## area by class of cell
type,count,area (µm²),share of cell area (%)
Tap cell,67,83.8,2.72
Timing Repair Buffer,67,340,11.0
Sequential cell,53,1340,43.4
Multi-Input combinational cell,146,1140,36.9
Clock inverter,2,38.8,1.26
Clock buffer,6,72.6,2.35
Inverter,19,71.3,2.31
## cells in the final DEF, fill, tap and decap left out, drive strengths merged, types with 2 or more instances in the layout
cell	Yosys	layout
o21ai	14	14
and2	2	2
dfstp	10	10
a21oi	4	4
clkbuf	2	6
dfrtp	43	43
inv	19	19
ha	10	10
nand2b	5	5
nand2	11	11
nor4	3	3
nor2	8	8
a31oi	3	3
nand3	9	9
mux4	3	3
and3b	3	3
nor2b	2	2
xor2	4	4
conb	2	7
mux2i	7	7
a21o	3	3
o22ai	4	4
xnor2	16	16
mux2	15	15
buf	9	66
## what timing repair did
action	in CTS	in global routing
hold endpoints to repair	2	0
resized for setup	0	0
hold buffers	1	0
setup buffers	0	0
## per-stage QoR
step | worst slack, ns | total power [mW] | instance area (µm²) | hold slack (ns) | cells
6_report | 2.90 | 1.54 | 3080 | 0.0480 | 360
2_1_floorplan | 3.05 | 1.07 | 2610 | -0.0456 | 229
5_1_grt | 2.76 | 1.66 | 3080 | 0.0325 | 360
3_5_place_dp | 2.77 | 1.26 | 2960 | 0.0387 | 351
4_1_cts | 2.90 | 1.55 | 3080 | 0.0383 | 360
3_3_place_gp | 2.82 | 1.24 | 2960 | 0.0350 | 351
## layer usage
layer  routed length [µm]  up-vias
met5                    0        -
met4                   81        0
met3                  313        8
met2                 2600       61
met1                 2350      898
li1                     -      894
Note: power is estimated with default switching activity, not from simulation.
## config.mk

```make
export PLATFORM = sky130hd
export DESIGN_NAME = return_and_rotate_execution
export DESIGN_NICKNAME = d
export VERILOG_FILES = /design/src/ret_rot_pkg.sv /design/src/rotate_unit.sv /design/src/return_and_rotate_execution.sv
export SDC_FILE = /design/constraint.sdc
export NUM_CORES = 1
export LEC_CHECK = 0
export CAP_MARGIN = 20
export CELL_PAD_IN_SITES_DETAIL_PLACEMENT = 1
export CELL_PAD_IN_SITES_GLOBAL_PLACEMENT = 2
export CORE_MARGIN = 2
export CORE_UTILIZATION = 34
export CTS_BUF_LIST = sky130_fd_sc_hd__clkbuf_4
export DETAILED_ROUTE_END_ITERATION = 16
export DONT_BUFFER_PORTS = 1
export GPL_TIMING_DRIVEN = 0
export PLACE_DENSITY_LB_ADDON = 0.1
export SLEW_MARGIN = 20
export SYNTH_ARGS = -nofsm -noshare
export SYNTH_HDL_FRONTEND = slang
export SYNTH_SLANG_ARGS = --single-unit
```

## constraint.sdc

```tcl
create_clock -name i_mclk -period 2.25 [get_ports i_mclk]
set_clock_uncertainty 0.2 [all_clocks]
set_input_delay 0.675 -clock i_mclk [delete_from_list [all_inputs] [get_ports i_mclk]]
set_output_delay 0.675 -clock i_mclk [all_outputs]
set_load 0.1 [all_outputs]
```

## src/ret_rot_pkg.sv

```systemverilog
// Package for the return and rotate execution block.
// Assumes an 8-bit data path and a program counter of configurable width.
package ret_rot_pkg;

  // ----------------------------------------------------------------------
  // Operation codes presented by decode
  // ----------------------------------------------------------------------
  localparam logic [3:0] OP_NONE = 4'h0;
  localparam logic [3:0] OP_SUBROUTINE_EXIT = 4'h1;
  localparam logic [3:0] OP_SUBROUTINE_EXIT_LOAD_IMMEDIATE = 4'h2;
  localparam logic [3:0] OP_INTERRUPT_EXIT = 4'h3;
  localparam logic [3:0] OP_ROTATE_LEFT = 4'h4;
  localparam logic [3:0] OP_ROTATE_LEFT_TO_WORKING = 4'h5;
  localparam logic [3:0] OP_ROTATE_LEFT_VIA_CARRY = 4'h6;
  localparam logic [3:0] OP_ROTATE_LEFT_VIA_CARRY_TO_WORKING = 4'h7;
  localparam logic [3:0] OP_ROTATE_RIGHT = 4'h8;
  localparam logic [3:0] OP_ROTATE_RIGHT_TO_WORKING = 4'h9;
  localparam logic [3:0] OP_ROTATE_RIGHT_VIA_CARRY = 4'ha;
  localparam logic [3:0] OP_ROTATE_RIGHT_VIA_CARRY_TO_WORKING = 4'hb;

  // ----------------------------------------------------------------------
  // Field positions and reset values
  // ----------------------------------------------------------------------
  localparam int BYTE_MSB = 7;
  localparam int BYTE_LSB = 0;
  localparam logic [7:0] WORKING_RESET = 8'h00;
  localparam logic CARRY_RESET = 1'b0;
  localparam logic GIE_RESET = 1'b0;

  // ----------------------------------------------------------------------
  // Execution states
  // ----------------------------------------------------------------------
  typedef enum logic [2:0] {
    ST_IDLE = 3'b001,
    ST_EXEC = 3'b010,
    ST_DONE = 3'b100
  } exec_state_e;

endpackage : ret_rot_pkg

```

## src/rotate_unit.sv

```systemverilog
// One-bit rotate unit for an 8-bit byte, with optional carry in the loop.
// Purely combinational; the caller registers the result.
`timescale 1ns/10ps
module rotate_unit (
  input wire logic [7:0] i_data,
  input wire logic i_carry,
  input wire logic i_right,
  input wire logic i_via_carry,
  output logic [7:0] o_result,
  output logic o_carry
);

  // ----------------------------------------------------------------------
  // Rotation
  // ----------------------------------------------------------------------
  always_comb begin
    if (i_right) begin
      // Bit 0 leaves; bit 7 is refilled by old carry or by bit 0.
      o_result = {(i_via_carry ? i_carry : i_data[ret_rot_pkg::BYTE_LSB]),
                  i_data[7:1]};
      o_carry = i_via_carry ? i_data[ret_rot_pkg::BYTE_LSB] : i_carry;
    end else begin
      // Bit 7 leaves; bit 0 is refilled by old carry or by bit 7.
      o_result = {i_data[6:0],
                  (i_via_carry ? i_carry : i_data[ret_rot_pkg::BYTE_MSB])};
      o_carry = i_via_carry ? i_data[ret_rot_pkg::BYTE_MSB] : i_carry;
    end
  end

endmodule : rotate_unit

```

## src/return_and_rotate_execution.sv

```systemverilog
// Return and rotate execution stage of an 8-bit processor core.
// Assumes decode presents one operation with its operands for one cycle,
// the stack supplies its top entry on a pop, and memory reads are at hand.
//
// Function
// - Subroutine exit pops PC, flags untouched.
// - Exit with immediate also loads working register.
// - Interrupt exit pops PC, sets global enable.
// - Pending interrupt served before main program resumes.
// - Rotate left, bit 7 into bit 0, memory.
// - Same left rotate, result to working register.
// - Left via carry, result back to memory.
// - Left via carry into working, carry updated.
// - Rotate right, bit 0 into bit 7, memory.
// - Same right rotate, result to working register.
// - Right via carry, result back to memory.
// - Right via carry into working, memory kept.
`timescale 1ns/10ps
module return_and_rotate_execution #(
  parameter int PC_WIDTH = 13,
  parameter int ADDR_WIDTH = 8
) (
  input wire logic i_mclk,
  input wire logic i_srst,
  // Decode side.
  input wire logic i_op_valid,
  input wire logic [3:0] i_op_code,
  input wire logic [7:0] i_immediate,
  input wire logic [ADDR_WIDTH-1:0] i_mem_addr,
  output logic o_op_ready,
  output logic o_op_done,
  // Data memory read data for the addressed byte.
  input wire logic [7:0] i_mem_rdata,
  output logic o_mem_we,
  output logic [ADDR_WIDTH-1:0] o_mem_waddr,
  output logic [7:0] o_mem_wdata,
  // Stack.
  input wire logic [PC_WIDTH-1:0] i_stack_top,
  output logic o_stack_pop,
  // Program counter load.
  output logic o_pc_load,
  output logic [PC_WIDTH-1:0] o_pc_value,
  // Interrupt controller.
  input wire logic i_irq_pending,
  input wire logic i_gie_clear,
  output logic o_irq_take,
  // Status.
  output logic [7:0] o_working_register,
  output logic o_carry,
  output logic o_global_interrupt_enable
);

  // ----------------------------------------------------------------------
  // Operation decode helpers
  // ----------------------------------------------------------------------
  function automatic logic is_rotate(input logic [3:0] op);
    is_rotate = (op >= ret_rot_pkg::OP_ROTATE_LEFT) &&
                (op <= ret_rot_pkg::OP_ROTATE_RIGHT_VIA_CARRY_TO_WORKING);
  endfunction : is_rotate

  function automatic logic is_return(input logic [3:0] op);
    is_return = (op == ret_rot_pkg::OP_SUBROUTINE_EXIT) ||
                (op == ret_rot_pkg::OP_SUBROUTINE_EXIT_LOAD_IMMEDIATE) ||
                (op == ret_rot_pkg::OP_INTERRUPT_EXIT);
  endfunction : is_return

  function automatic logic to_working(input logic [3:0] op);
    to_working = is_rotate(op) && op[0];
  endfunction : to_working

  // ----------------------------------------------------------------------
  // State
  // ----------------------------------------------------------------------
  ret_rot_pkg::exec_state_e state;
  ret_rot_pkg::exec_state_e next_state;
  logic [3:0] op;
  logic [3:0] next_op;
  logic [7:0] imm;
  logic [7:0] next_imm;
  logic [ADDR_WIDTH-1:0] addr;
  logic [ADDR_WIDTH-1:0] next_addr;
  logic [7:0] working;
  logic [7:0] next_working;
  logic carry;
  logic next_carry;
  logic gie;
  logic next_gie;
  logic mem_we;
  logic next_mem_we;
  logic [7:0] mem_wdata;
  logic [7:0] next_mem_wdata;
  logic [ADDR_WIDTH-1:0] mem_waddr;
  logic [ADDR_WIDTH-1:0] next_mem_waddr;
  logic pc_load;
  logic next_pc_load;
  logic [PC_WIDTH-1:0] pc_value;
  logic [PC_WIDTH-1:0] next_pc_value;
  logic irq_take;
  logic next_irq_take;
  logic op_done;
  logic next_op_done;

  logic [7:0] rot_result;
  logic rot_carry;

  // The rotate flavour is read straight from the code bits: bit 3 right,
  // bit 1 through carry, bit 0 working-register destination.
  rotate_unit u_rotate (
    .i_data(i_mem_rdata),
    .i_carry(carry),
    .i_right(op[3]),
    .i_via_carry(op[1]),
    .o_result(rot_result),
    .o_carry(rot_carry)
  );

  // ----------------------------------------------------------------------
  // Next-state logic
  // ----------------------------------------------------------------------
  always_comb begin
    next_state = state;
    next_op = op;
    next_imm = imm;
    next_addr = addr;
    next_working = working;
    next_carry = carry;
    next_gie = gie;
    next_mem_we = 1'b0;
    next_mem_wdata = mem_wdata;
    next_mem_waddr = mem_waddr;
    next_pc_load = 1'b0;
    next_pc_value = pc_value;
    next_irq_take = 1'b0;
    next_op_done = 1'b0;
    if (i_gie_clear) begin
      next_gie = 1'b0;
    end
    case (state)
      ret_rot_pkg::ST_IDLE: begin
        if (i_op_valid && (is_rotate(i_op_code) || is_return(i_op_code))) begin
          next_op = i_op_code;
          next_imm = i_immediate;
          next_addr = i_mem_addr;
          next_state = ret_rot_pkg::ST_EXEC;
        end
      end
      ret_rot_pkg::ST_EXEC: begin
        next_state = ret_rot_pkg::ST_DONE;
        next_op_done = 1'b1;
        if (is_return(op)) begin
          // Stack top becomes the PC; the carry flag is not touched.
          next_pc_load = 1'b1;
          next_pc_value = i_stack_top;
          if (op == ret_rot_pkg::OP_SUBROUTINE_EXIT_LOAD_IMMEDIATE) begin
            next_working = imm;
          end
          if (op == ret_rot_pkg::OP_INTERRUPT_EXIT) begin
            // Set wins over a simultaneous clear from the controller.
            next_gie = 1'b1;
            // A pending request is taken right away, so its handler runs
            // before the first main-program instruction at the restored PC.
            next_irq_take = i_irq_pending;
          end
        end else begin
          next_carry = rot_carry;
          if (to_working(op)) begin
            // Memory is not written for working-register destinations.
            next_working = rot_result;
          end else begin
            next_mem_we = 1'b1;
            next_mem_waddr = addr;
            next_mem_wdata = rot_result;
          end
        end
      end
      ret_rot_pkg::ST_DONE: begin
        next_state = ret_rot_pkg::ST_IDLE;
      end
      default: begin
        next_state = ret_rot_pkg::ST_IDLE;
      end
    endcase
  end

  // ----------------------------------------------------------------------
  // Registers
  // ----------------------------------------------------------------------
  always_ff @(posedge i_mclk) begin
    if (i_srst) begin
      state <= ret_rot_pkg::ST_IDLE;
      op <= ret_rot_pkg::OP_NONE;
      imm <= 8'h00;
      addr <= '0;
      working <= ret_rot_pkg::WORKING_RESET;
      carry <= ret_rot_pkg::CARRY_RESET;
      gie <= ret_rot_pkg::GIE_RESET;
      mem_we <= 1'b0;
      mem_wdata <= 8'h00;
      mem_waddr <= '0;
      pc_load <= 1'b0;
      pc_value <= '0;
      irq_take <= 1'b0;
      op_done <= 1'b0;
    end else begin
      state <= next_state;
      op <= next_op;
      imm <= next_imm;
      addr <= next_addr;
      working <= next_working;
      carry <= next_carry;
      gie <= next_gie;
      mem_we <= next_mem_we;
      mem_wdata <= next_mem_wdata;
      mem_waddr <= next_mem_waddr;
      pc_load <= next_pc_load;
      pc_value <= next_pc_value;
      irq_take <= next_irq_take;
      op_done <= next_op_done;
    end
  end

  // ----------------------------------------------------------------------
  // Outputs
  // ----------------------------------------------------------------------
  assign o_op_ready = (state == ret_rot_pkg::ST_IDLE);
  // Pop is issued in the cycle the stack top is consumed.
  assign o_stack_pop = (state == ret_rot_pkg::ST_EXEC) && is_return(op);
  assign o_op_done = op_done;
  assign o_mem_we = mem_we;
  assign o_mem_waddr = mem_waddr;
  assign o_mem_wdata = mem_wdata;
  assign o_pc_load = pc_load;
  assign o_pc_value = pc_value;
  assign o_irq_take = irq_take;
  assign o_working_register = working;
  assign o_carry = carry;
  assign o_global_interrupt_enable = gie;

endmodule : return_and_rotate_execution

```

# Yosys cells after proc, flatten, opt, wreduce, memory -nomap -nowiden
# Cells that the tools add are included.
[op_classes] n_lt_le_gt_ge=4 eq_ne=10 mux=18 bitwise_logic=4 n_reduce_logical=19
[ops] cell="$mux 8" count=4
[ops] cell="$eq 4x2->1 const B" count=4
[ops] cell="$mux 1" count=12
[ops] cell="$reduce_and 3->1" count=3
[ops] cell="$eq 4x1->1 const B" count=2
[ops] cell="$ge 4x3->1 const B" count=2
[ops] cell="$le 4x4->1 const B" count=2
[ops] cell="$pmux 3 s2" count=1
[ops] cell="$logic_and 1x1->1" count=5
[ops] cell="$logic_or 1x1->1" count=5
[ops] cell="$not 1->1" count=4
[ops] cell="$reduce_and 2->1" count=2
[ops] cell="$reduce_or 4->1" count=1
[ops] cell="$eq 3x1->1 const B" count=1
[ops] cell="$eq 3x2->1 const B" count=1
[ops] cell="$mux 3" count=1
[ops] cell="$reduce_or 3->1" count=1
[ops] cell="$ne 2x1->1 const B" count=1
[ops] cell="$ne 2x2->1 const B" count=1
[ops] cell="$reduce_bool 2->1" count=1
[ops] cell="$reduce_or 2->1" count=1
[word_totals] ff_bits=66 input_bits=46 output_inout_bits=45 word_cells=69

# Depth between registers and ports, before layout
# Gate-level depths: netlist of the first run.
[logic_depth] word_depth=7 ltp_mapped=9 ltp_nobuf=5

# By module
# From an unflattened synthesis of the first run, not the netlist that was laid out.
[unflattened] cells_unflattened=264 area_unflattened_um2=2588.7
[by_module_without_submodules] mod="return_and_rotate_execution" instances=1 cells_each=248 area_each_um2=2453.6 seq_area_each_um2=1321.3
[by_module_without_submodules] mod="rotate_unit" instances=1 cells_each=16 area_each_um2=135.1 seq_area_each_um2=0.0

# Least setup slack after synthesis of the first run
# Ideal clock, no wire load.
[synth_path] path_type="register -> register" start="register state[0]" end="register addr[0]" setup_time_ns=0.072 t_arrival_ns=3.481 t_required_ns=1.978 setup_slack_ns=-1.503 path_stages_with_launch=6 n_path_buf=2 period_less_slack_ns=3.753 path_cell_list="dfxtp_1 > nor3b_1 > o211a_1 > buf_2 > buf_6 > mux2i_1"
[synth_via] elab_chain_len=2
[synth_lines] item="from (decl)" line_no="return_and_rotate_execution.sv:74" rtl="ret_rot_pkg::exec_state_e state;"
[synth_lines] item="from (signal assigned)" line_no="return_and_rotate_execution.sv:190" rtl="state <= ret_rot_pkg::ST_IDLE;"
[synth_lines] item="from (signal assigned)" line_no="return_and_rotate_execution.sv:205" rtl="state <= next_state;"
[synth_lines] item="$eq 3x1->1"
[synth_lines] item="via o_op_ready" line_no="return_and_rotate_execution.sv:30" rtl="output logic o_op_ready,"
[synth_lines] item="$reduce_and 2->1 (no line)"
[synth_lines] item="to (signal assigned)" line_no="return_and_rotate_execution.sv:208" rtl="addr <= next_addr;"
[synth_lines] item="to (decl)" line_no="return_and_rotate_execution.sv:80" rtl="logic [ADDR_WIDTH-1:0] addr;"
# The timed path passes the listed nets, and every way through them passes these cells.
# A chain may end at the register's enable or synchronous reset.

# Worst setup path in the final report of the first run
[layout_path] start="register state[2]" end="output o_op_ready"
[layout_via] elab_chain_len=1
[layout_lines] item="$eq 3x1->1" line_no="return_and_rotate_execution.sv:225" rtl="assign o_op_ready = (state == ret_rot_pkg::ST_IDLE);"
[layout_lines] item="to (decl)" line_no="return_and_rotate_execution.sv:30"
# Every way passes these cells.

==> flow_metrics.env, run 1 <==
export IMPL_status="finished, violations left"
export IMPL_violations="negative setup slack"
export IMPL_critical_path_buf_inv_count=1
export IMPL_synth_seq_area_share_pct=46.4
export IMPL_drtPass1Iterations=4
export IMPL_layout_nets=379
export IMPL_grt_overflow=0
export IMPL_min_path_type="in2reg"
export IMPL_rsz0062_at_grt="true"
export IMPL_htreeDepth=3
export IMPL_maxCapViolations=0
export IMPL_ant_nets=0
export IMPL_netlist_area_um2=2850
export IMPL_p_leak_uw=0.00136
export IMPL_crit_family="simple AND/OR/NAND/NOR gates"
export IMPL_finalCritPeriodShare_pct=119
export IMPL_grt_max_degree=18
export IMPL_clkPwrFrac_pct=32.6
export IMPL_final_cells=441
export IMPL_cts_sink_count=66
export IMPL_relSlewSlack_pct=26.0
export IMPL_syn_avg_cell_area_um2=9.16
export IMPL_mostFrequentLayoutCell="nand2_1"
export IMPL_clock_latency_ns=0.41
export IMPL_power_switching_uw=667
export IMPL_fmax_mhz=374
export IMPL_first_iter_violations=46
export IMPL_antenna_found_initial=0
export IMPL_worst_setup_path_end_kind="primary output"
export IMPL_hold_viol=0
export IMPL_fin_hold_ws_ns=0.138
export IMPL_clkSlewWorstSetupHoldPaths_ns=0.13
export IMPL_drive_gt1_share_pct=30.1
export IMPL_wl_per_cell_um=18.5
export IMPL_post_dp_hpwl_um=5760
export IMPL_cp_max_fo=3
export IMPL_io_pins=91
export IMPL_synth_cells=311
export IMPL_grt_pass1_vias=2426
export IMPL_fp_dieH_um=95.5
export IMPL_hold_buffers=0
export IMPL_yosys_warnings=0
export IMPL_clk_path_buf_depth=2
export IMPL_setup_violations_final=24
export IMPL_gp_congestion=0.771
export IMPL_cts_buffers=9
export IMPL_required_ns=1.37
export IMPL_vias_per_cell=5.20
export IMPL_p_per_area_nw_per_um2=698
export IMPL_rows=33
export IMPL_dieArea_um2=9120
export IMPL_worst_pin_slew_ns=1.11
export IMPL_cts_root_buf="clkbuf_4"
export IMPL_drv_slew=0
export IMPL_finalPower_uw=2360
export IMPL_intPower_uw=1700
export IMPL_dieWidth_um=95.5
export IMPL_cts_tree="yes"
export IMPL_diodes=0
export IMPL_grt_pass1_wl_um=12900
export IMPL_setup_slack_ns=-0.426
export IMPL_core_area_um2=8180
export IMPL_area_growth_syn_to_layout_pct=18.8
export IMPL_io_buffers=0
export IMPL_mostFrequentLayoutCells="69 x nand2_1, 46 x dfxtp_2, 44 x mux2i_1"
export IMPL_drt_total_wl_um=8170
export IMPL_vias=2295
export IMPL_drc_errors=0
export IMPL_critical_path_arrival_ns=1.80
export IMPL_seqPwrFrac_pct=52.2
export IMPL_dp_cells=416
export IMPL_p_comb_share_pct=15.2
export IMPL_critPathLaunchType="flop"
export IMPL_synth_distinct_cells=34
export IMPL_slowest_delay_ns=0.90
export IMPL_max_vdd_ir_drop_mv=0.271
export IMPL_crit_path_top_delay_cell="nor3b_4"
export IMPL_period_minus_slack_ns=2.68
export IMPL_postLayoutCoreUtil_pct=41.4
export IMPL_worst_setup_path_type="reg2out"
export IMPL_synthesis_nets=359
export IMPL_start_util_pct=34.8
export IMPL_grt_use_total_pct=19.1
export IMPL_ys_ff_latch=66
export IMPL_path_cells="buf_6 -> nor3b_4"
export IMPL_p_sw_share_pct=28.2
[worst paths after layout]
check,endpoint,cells after the start,startpoint,slack (ns)
hold / removal,o_working_register[7],1,i_srst,0.14
setup / recovery,o_op_ready,2,state[2],-0.43
setup reg to reg,addr[2],7,state[2],-0.26
hold reg to reg,imm[4],2,imm[4],0.26
[layer usage]
metal | track usage [%] | vias to the layer above | part of all wire (%)
met1 | 23.3 | 1104 | 42
met5 | 0 | - | 0
met3 | 6.32 | 15 | 8.5
met4 | 7.86 | 0 | 2.0
met2 | 30.7 | 67 | 47
li1 | - | 1109 | -
[cell families (layout without fill, tap and decap cells)]
group | after synthesis | in the layout | share of synthesized area [%]
compound gates | 48 | 48 | 10.8
simple gates | 110 | 110 | 17.8
fa+ha+maj | 2 | 2 | 0.879
mux | 51 | 51 | 18.2
buf+inv | 34 | 59 | 5.93
flops | 66 | 66 | 46.4
[worst reg2reg max path, stage by stage (launching register included)]
cell	delay (ns)
dfxtp_4	0.37
buf_6	0.11
nor3b_4	0.90
o211a_1	0.29
buf_6	0.15
buf_12	0.11
buf_12	0.11
mux2i_1	0.17
[flip-flops by register name, summed over array words and instances (netlist names)]
register                   flops
o_op_done                      1
o_mem_waddr                    8
o_carry                        1
o_mem_we                       1
o_pc_load                      1
op                             4
addr                           8
o_pc_value                    13
o_mem_wdata                    8
o_global_interrupt_enable      1
state                          3
imm                            8
o_working_register             8
o_irq_take                     1
[repair_timing]
item	in CTS	in global routing
cloned	2	0
endpoints found under the setup margin	65	37
pin swaps	1	4
buffers inserted	11	1
gates resized for setup	60	5
[power groups by stage]
stage,registers (µW),logic [µW],clock network [µW]
final,1230,360,770
after global routing,1240,398,865
after CTS,1230,386,808
after detailed placement,1260,313,0
after global placement,1260,309,0
after floorplan,1260,243,0
[final cells by class]
cell class                      count  area [µm²]
Sequential cell                    66        1380
Fill cell                         959        4790
Buffer                             23         166
Multi-Input combinational cell    211        1400
Clock buffer                       10        75.1
Timing Repair Buffer               12         135
Clock inverter                      6        57.6
Tap cell                          105         131
Inverter                            8        32.5
[through the flow]
| step | instance area (µm²) | setup slack [ns] | setup TNS, ns |
|---|---|---|---|
| 4_1_cts | 3430 | -0.457 | -5.52 |
| 5_1_grt | 3380 | -0.492 | -6.54 |
| 2_1_floorplan | 2920 | -0.200 | -0.200 |
| 3_3_place_gp | 3050 | -0.333 | -2.10 |
| 6_report | 3380 | -0.426 | -4.56 |
| 3_5_place_dp | 3050 | -0.348 | -2.29 |
**config.mk**
```make
export PLATFORM = sky130hd
export DESIGN_NAME = mss_signal_top
export DESIGN_NICKNAME = d
export VERILOG_FILES = /design/src/rtl/mss_pkg.sv /design/src/rtl/mss_signal_top.sv /design/src/rtl/mss_level_pulse.sv
export SDC_FILE = /design/constraint.sdc
export NUM_CORES = 1
export LEC_CHECK = 0
export ABC_AREA = 1
export BUFFER_PORTS_ARGS = -buffer_cell sky130_fd_sc_hd__buf_2
export CAP_MARGIN = 20
export CORE_MARGIN = 2
export CORE_UTILIZATION = 30
export CTS_BUF_LIST = sky130_fd_sc_hd__clkbuf_8
export DETAILED_ROUTE_END_ITERATION = 8
export GPL_ROUTABILITY_DRIVEN = 0
export HOLD_SLACK_MARGIN = 0.05
export MAX_ROUTING_LAYER = met4
export PLACE_DENSITY = 0.45
export SETUP_SLACK_MARGIN = 0.05
export SYNTH_ARGS = -nofsm -noshare
export SYNTH_HDL_FRONTEND = slang
export SYNTH_SLANG_ARGS = --single-unit
```
**constraint.sdc**
```tcl
create_clock -name clk_i -period 3.76 [get_ports clk_i]
set_clock_uncertainty 0.05 [all_clocks]
set_input_delay 0.376 -clock clk_i [delete_from_list [all_inputs] [get_ports clk_i]]
set_output_delay 0.376 -clock clk_i [all_outputs]
set_load 0.1 [all_outputs]
```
════════════════
What you need to do => I need every line of the material that includes "simple", so please copy them out.

Task answer =>
export IMPL_crit_family="simple AND/OR/NAND/NOR gates"
simple gates | 110 | 110 | 17.8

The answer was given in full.